Your Next Assignment

  1. Get familiar with Jupyter
  2. Get familiar with the various notebooks. Understand how they work.
  3. Work only with the synthetic trace
  4. See if you can display a graph of the variation of the MSE as a function of the number of iterations (epochs)
  5. Modify the RNN_LRU_Version0 notebook and see if you can add the following feature:
  • compute the mean squared error (MSE) on the test Xs and test ys. Make the notebook display this error at the end of the training.
  • make the training stop when the MSE is small enough.
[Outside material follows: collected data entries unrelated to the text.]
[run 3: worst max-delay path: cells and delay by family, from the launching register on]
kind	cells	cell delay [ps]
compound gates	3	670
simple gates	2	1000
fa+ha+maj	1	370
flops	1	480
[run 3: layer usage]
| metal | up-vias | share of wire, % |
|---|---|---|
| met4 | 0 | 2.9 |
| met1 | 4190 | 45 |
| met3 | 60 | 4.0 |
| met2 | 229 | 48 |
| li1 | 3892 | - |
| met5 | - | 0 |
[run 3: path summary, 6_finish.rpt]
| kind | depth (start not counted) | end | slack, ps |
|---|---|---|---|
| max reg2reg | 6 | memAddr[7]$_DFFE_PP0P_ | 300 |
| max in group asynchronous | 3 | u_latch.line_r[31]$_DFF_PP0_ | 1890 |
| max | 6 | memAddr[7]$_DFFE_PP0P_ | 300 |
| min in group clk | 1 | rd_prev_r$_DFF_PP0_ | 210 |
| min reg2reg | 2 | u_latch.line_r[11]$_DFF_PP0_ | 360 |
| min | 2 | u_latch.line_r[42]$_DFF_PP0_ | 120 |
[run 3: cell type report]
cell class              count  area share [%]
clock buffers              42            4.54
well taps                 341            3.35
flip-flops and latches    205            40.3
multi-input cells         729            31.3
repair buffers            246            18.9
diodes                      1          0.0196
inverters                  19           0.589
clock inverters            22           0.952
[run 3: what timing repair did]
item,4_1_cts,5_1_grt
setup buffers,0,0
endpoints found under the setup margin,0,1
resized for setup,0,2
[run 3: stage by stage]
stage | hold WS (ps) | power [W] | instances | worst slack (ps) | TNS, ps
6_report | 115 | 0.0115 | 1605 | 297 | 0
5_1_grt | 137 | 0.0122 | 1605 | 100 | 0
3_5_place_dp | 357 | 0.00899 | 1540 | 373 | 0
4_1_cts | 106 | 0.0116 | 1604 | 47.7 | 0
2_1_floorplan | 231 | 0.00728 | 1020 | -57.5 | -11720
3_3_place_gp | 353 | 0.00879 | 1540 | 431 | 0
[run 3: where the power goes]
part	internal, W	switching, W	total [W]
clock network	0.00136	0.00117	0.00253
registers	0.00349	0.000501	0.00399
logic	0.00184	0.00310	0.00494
My last run generated the following MSE:

0 	MSE: 33.2641
10 	MSE: 25.0851
20 	MSE: 24.6219
30 	MSE: 24.2719
40 	MSE: 23.8548
50 	MSE: 23.311
60 	MSE: 22.7926
70 	MSE: 21.9363
80 	MSE: 21.663
90 	MSE: 20.9894
410 	MSE: 15.602
420 	MSE: 15.3204
430 	MSE: 15.2616
440 	MSE: 15.2208
450 	MSE: 15.7338
460 	MSE: 14.8918
470 	MSE: 15.327
1790 	MSE: 9.26779
1800 	MSE: 9.52875
1810 	MSE: 10.874
1820 	MSE: 9.70107
1830 	MSE: 9.25777
1840 	MSE: 9.24003
1850 	MSE: 8.95483
1860 	MSE: 8.96428
1870 	MSE: 9.90411
1880 	MSE: 9.33163
1890 	MSE: 9.07125
1900 	MSE: 8.59247
1910 	MSE: 8.53587
1920 	MSE: 8.70391
1930 	MSE: 9.61677
1940 	MSE: 25.4168
1950 	MSE: 24.3741
1960 	MSE: 24.1473
1970 	MSE: 24.0163
1980 	MSE: 23.8677
1990 	MSE: 23.7032
2000 	MSE: 23.5327
2010 	MSE: 23.3777
2020 	MSE: 23.1864
2030 	MSE: 22.9951
2040 	MSE: 22.1811
2050 	MSE: 21.2071
2060 	MSE: 20.6537
2070 	MSE: 20.2385
2080 	MSE: 19.2021
2090 	MSE: 18.5007
2100 	MSE: 17.5835
2110 	MSE: 17.2268
2120 	MSE: 16.858
2130 	MSE: 16.4983
2140 	MSE: 15.9282
2150 	MSE: 15.6081
2160 	MSE: 15.4832
2170 	MSE: 15.25
2180 	MSE: 14.9947
2190 	MSE: 14.8679
2200 	MSE: 14.1347
2210 	MSE: 13.4009
2220 	MSE: 12.655
2230 	MSE: 12.1597
2240 	MSE: 11.8985
2250 	MSE: 11.9872
2260 	MSE: 11.7702
2270 	MSE: 11.5086
6310 	MSE: 3.84869
6320 	MSE: 3.84042
6330 	MSE: 3.83337
6340 	MSE: 3.92093
6350 	MSE: 3.86177
6360 	MSE: 6.24231
6370 	MSE: 4.82714
6380 	MSE: 4.78008
6390 	MSE: 4.76264
6400 	MSE: 5.0721
6410 	MSE: 4.95971
6420 	MSE: 3.93358
6430 	MSE: 3.79946
6440 	MSE: 3.77603
6450 	MSE: 3.77525
6460 	MSE: 3.7576
7550 	MSE: 12.9113
7560 	MSE: 12.9065
7570 	MSE: 11.7822
7580 	MSE: 10.4574
7590 	MSE: 12.3207
7600 	MSE: 58.0444
7610 	MSE: 63.6633
7620 	MSE: 83.635
7630 	MSE: nan
7640 	MSE: nan
7650 	MSE: nan
7660 	MSE: nan

Note: NaN is a special symbol meaning Not-A-Number generated when a number is the result of an invalid operation, such as taking the log of a negative number. Once NaN is introduced somewhere in a computation, the result of the whole computation becomes NaN.